Sugar and acids. I discuss it somewhat in my book, but since you seem so keen, please allow me to regale you with the history of…dentistry.
The three dangers to teeth are as follows: wear, rot, improper growth/injury.
Rot is the principle one in modern times and in many ways, this is because of diet. Firstly in times bygone, sugar was difficult to come by and therefore expensive, which meant most people didn’t eat it. If they sweetened things it was with fruits or honey…which as we know is highly antipathogenic. Fruits and veg were largely what was gathered and there was no high end farming to produce things year round, so one ate seasonally, and things high in acid were spread far thinner.
Believe it or not, humans have been caring for their teeth since as long as there have been people. In my own lifetime, men have all cared for their teeth by scrubbing them with linen dipped in pastes made from ashes mixed with things like clove, rosemary, witch hazel. Early toothpastes, these provided charcoal and numbing, as well as antiseptic properties. People even made and sold mouthwashes made from all manner of things…even refined urine. These also helped stave off infections. They would perform tooth masques, similar to the charcoal varieties done today to whiten (though to be honest, many of these had toxic elements). Briefly, during Elizabeth’s later reign, blackened teeth went vogue for a time, because she ate cane sugar sweets (owing to the newly formed transatlantic trade routes) and her teeth began to rot out of her head. Women would smear their teeth with pastes, wax mixed with ashes, even dye their teeth and the whole insides of their mouth, but again…that was only for a brief time. White, polished teeth were still the prevalent fashion.
Because of the lack in antibiotics, any serious wound or potential “infection” (though we didn’t know that word) was treated with severe caution. Teeth that demonstrated abscess, were pulled. If a tooth became damaged to the point of misery, out it came. Painful to the point of distraction? Out.

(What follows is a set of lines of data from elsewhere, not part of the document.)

<file path="src/rtl/ttm4_seq_pkg.sv">
// Shared encodings for the register-transfer sequencer: states, opcodes and the decoded control word.
package ttm4_seq_pkg;

    localparam logic [1:0] ST_FETCH = 2'b00;
    localparam logic [1:0] ST_EXEC  = 2'b01;
    localparam logic [1:0] ST_STORE = 2'b10;
    localparam logic [1:0] ST_HALT  = 2'b11;

    localparam logic [3:0] OP_ADD_A  = 4'b0000;
    localparam logic [3:0] OP_MOV_AB = 4'b0001;
    localparam logic [3:0] OP_IN_A   = 4'b0010;
    localparam logic [3:0] OP_MOVI_A = 4'b0011;
    localparam logic [3:0] OP_MOV_BA = 4'b0100;
    localparam logic [3:0] OP_ADD_B  = 4'b0101;
    localparam logic [3:0] OP_IN_B   = 4'b0110;
    localparam logic [3:0] OP_MOVI_B = 4'b0111;
    localparam logic [3:0] OP_OUT_B  = 4'b1001;
    localparam logic [3:0] OP_OUT_IM = 4'b1011;
    localparam logic [3:0] OP_JNC    = 4'b1110;
    localparam logic [3:0] OP_JMP    = 4'b1111;

    typedef enum logic [1:0] {
        SRC_NONE = 2'd0,
        SRC_A    = 2'd1,
        SRC_B    = 2'd2,
        SRC_IN   = 2'd3
    } srcSel_t;

    typedef enum logic [1:0] {
        DST_NONE = 2'd0,
        DST_A    = 2'd1,
        DST_B    = 2'd2,
        DST_OUT  = 2'd3
    } dstSel_t;

    // A PC load is carried by the jump bit rather than the destination field.
    typedef struct packed {
        srcSel_t src;
        dstSel_t dst;
        logic    jump;
        logic    carryUpd;
        logic    illegal;
    } ctrlWord_t;

    localparam ctrlWord_t CTRL_NOP = '{
        src:      SRC_NONE,
        dst:      DST_NONE,
        jump:     1'b0,
        carryUpd: 1'b0,
        illegal:  1'b0
    };

endpackage

</file>
<file path="src/rtl/seq_decode.sv">
// Opcode decoder: maps the IR opcode and the carry flag to a control word.
module seq_decode
    import ttm4_seq_pkg::*;
(
    input  logic [3:0] opcode_i,
    input  logic       cf_i,
    output ctrlWord_t  ctrl_o
);

    always_comb begin
        ctrl_o = CTRL_NOP;
        case (opcode_i)
            OP_ADD_A: begin
                ctrl_o.src      = SRC_A;
                ctrl_o.dst      = DST_A;
                ctrl_o.carryUpd = 1'b1;
            end
            OP_ADD_B: begin
                ctrl_o.src      = SRC_B;
                ctrl_o.dst      = DST_B;
                ctrl_o.carryUpd = 1'b1;
            end
            OP_MOVI_A: ctrl_o.dst = DST_A;
            OP_MOVI_B: ctrl_o.dst = DST_B;
            OP_MOV_AB: begin
                ctrl_o.src = SRC_B;
                ctrl_o.dst = DST_A;
            end
            OP_MOV_BA: begin
                ctrl_o.src = SRC_A;
                ctrl_o.dst = DST_B;
            end
            OP_IN_A: begin
                ctrl_o.src = SRC_IN;
                ctrl_o.dst = DST_A;
            end
            OP_IN_B: begin
                ctrl_o.src = SRC_IN;
                ctrl_o.dst = DST_B;
            end
            OP_OUT_B: begin
                ctrl_o.src = SRC_B;
                ctrl_o.dst = DST_OUT;
            end
            OP_OUT_IM: ctrl_o.dst  = DST_OUT;
            OP_JMP:    ctrl_o.jump = 1'b1;
            OP_JNC:    ctrl_o.jump = !cf_i;
            // 1000, 1010, 1100, 1101 are the only codes left over.
            default:   ctrl_o.illegal = 1'b1;
        endcase
    end

endmodule

</file>
<file path="src/rtl/reg_transfer_sequencer.sv">
// Three-phase FETCH/EXEC/STORE sequencer for a small register-transfer datapath.
// Define SEQ_HALT_ILLEGAL_EN to trap illegal opcodes in HALT instead of running them as NOP.
module reg_transfer_sequencer
    import ttm4_seq_pkg::*;
(
    input  logic       CLK,
    input  logic       RST,
    input  logic [7:0] ROMDATA,
    input  logic       CARRY_IN,
    input  logic       HOLD,
    output logic       nA_OUT,
    output logic       nB_OUT,
    output logic       nIN_OUT,
    output logic       nA_ST,
    output logic       nB_ST,
    output logic       nOUT_ST,
    output logic       nPC_LD,
    output logic       PC_INC,
    output logic [3:0] IMM,
    output logic       CF,
    output logic [1:0] STATE,
    output logic       HALTED
);

`ifdef SEQ_HALT_ILLEGAL_EN
    localparam logic HALT_ILLEGAL = 1'b1;
`else
    localparam logic HALT_ILLEGAL = 1'b0;
`endif

    logic [1:0] state_q, state_d;
    logic [7:0] ir_q, ir_d;
    logic       cf_q, cf_d;
    ctrlWord_t  ctrl;
    logic       operandPhase;
    logic       storeFire;

    seq_decode uDecode (
        .opcode_i (ir_q[7:4]),
        .cf_i     (cf_q),
        .ctrl_o   (ctrl)
    );

    assign operandPhase = (state_q == ST_EXEC) || (state_q == ST_STORE);
    // Gating strobes with HOLD here is what delays a held store to the first free STORE cycle.
    assign storeFire    = (state_q == ST_STORE) && !HOLD;

    always_comb begin
        state_d = state_q;
        ir_d    = ir_q;
        cf_d    = cf_q;
        if (!HOLD) begin
            case (state_q)
                ST_FETCH: begin
                    ir_d    = ROMDATA;
                    state_d = ST_EXEC;
                end
                ST_EXEC: begin
                    state_d = (ctrl.illegal && HALT_ILLEGAL) ? ST_HALT : ST_STORE;
                end
                ST_STORE: begin
                    cf_d    = ctrl.carryUpd ? CARRY_IN : 1'b0;
                    state_d = ST_FETCH;
                end
                default: begin
                    state_d = HALT_ILLEGAL ? ST_HALT : ST_FETCH;
                end
            endcase
        end
    end

    always_ff @(posedge CLK or negedge RST) begin
        if (!RST) begin
            state_q <= ST_FETCH;
            ir_q    <= 8'h00;
            cf_q    <= 1'b0;
        end else begin
            state_q <= state_d;
            ir_q    <= ir_d;
            cf_q    <= cf_d;
        end
    end

    always_comb begin
        nA_OUT  = 1'b1;
        nB_OUT  = 1'b1;
        nIN_OUT = 1'b1;
        nA_ST   = 1'b1;
        nB_ST   = 1'b1;
        nOUT_ST = 1'b1;
        nPC_LD  = 1'b1;
        PC_INC  = 1'b0;
        IMM     = 4'h0;
        if (operandPhase) begin
            IMM = ir_q[3:0];
            case (ctrl.src)
                SRC_A:   nA_OUT  = 1'b0;
                SRC_B:   nB_OUT  = 1'b0;
                SRC_IN:  nIN_OUT = 1'b0;
                default: ;
            endcase
        end
        if (storeFire) begin
            case (ctrl.dst)
                DST_A:   nA_ST   = 1'b0;
                DST_B:   nB_ST   = 1'b0;
                DST_OUT: nOUT_ST = 1'b0;
                default: ;
            endcase
            if (ctrl.jump) begin
                nPC_LD = 1'b0;
            end else begin
                PC_INC = 1'b1;
            end
        end
    end

    assign CF     = cf_q;
    assign STATE  = state_q;
    assign HALTED = HALT_ILLEGAL && (state_q == ST_HALT);

endmodule
</file>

The only true danger to teeth and to health was wear. We ate grains ground only with stones and that grit was very hard on human teeth. It wore them smooth, but remember…plaque seeks out roughened dentine. The smoothness of the teeth actually staved off infection and rot also, until the tooth pulp was exposed, at which point the tooth came out. At that point, however, the teeth had worn through most of a man’s lifespan. Toothlessness was more of a problem than it is now, but only because we hadn’t quite figured out dentures. We tried. Washington famously had his wooden teeth, but other sets were made with human teeth.
No, humans have always cared for their teeth, and if you look at medieval skeletons pulled from the plague bits I dug, you’ll see that. Their teeth, even hundreds of years later are in excellent condition.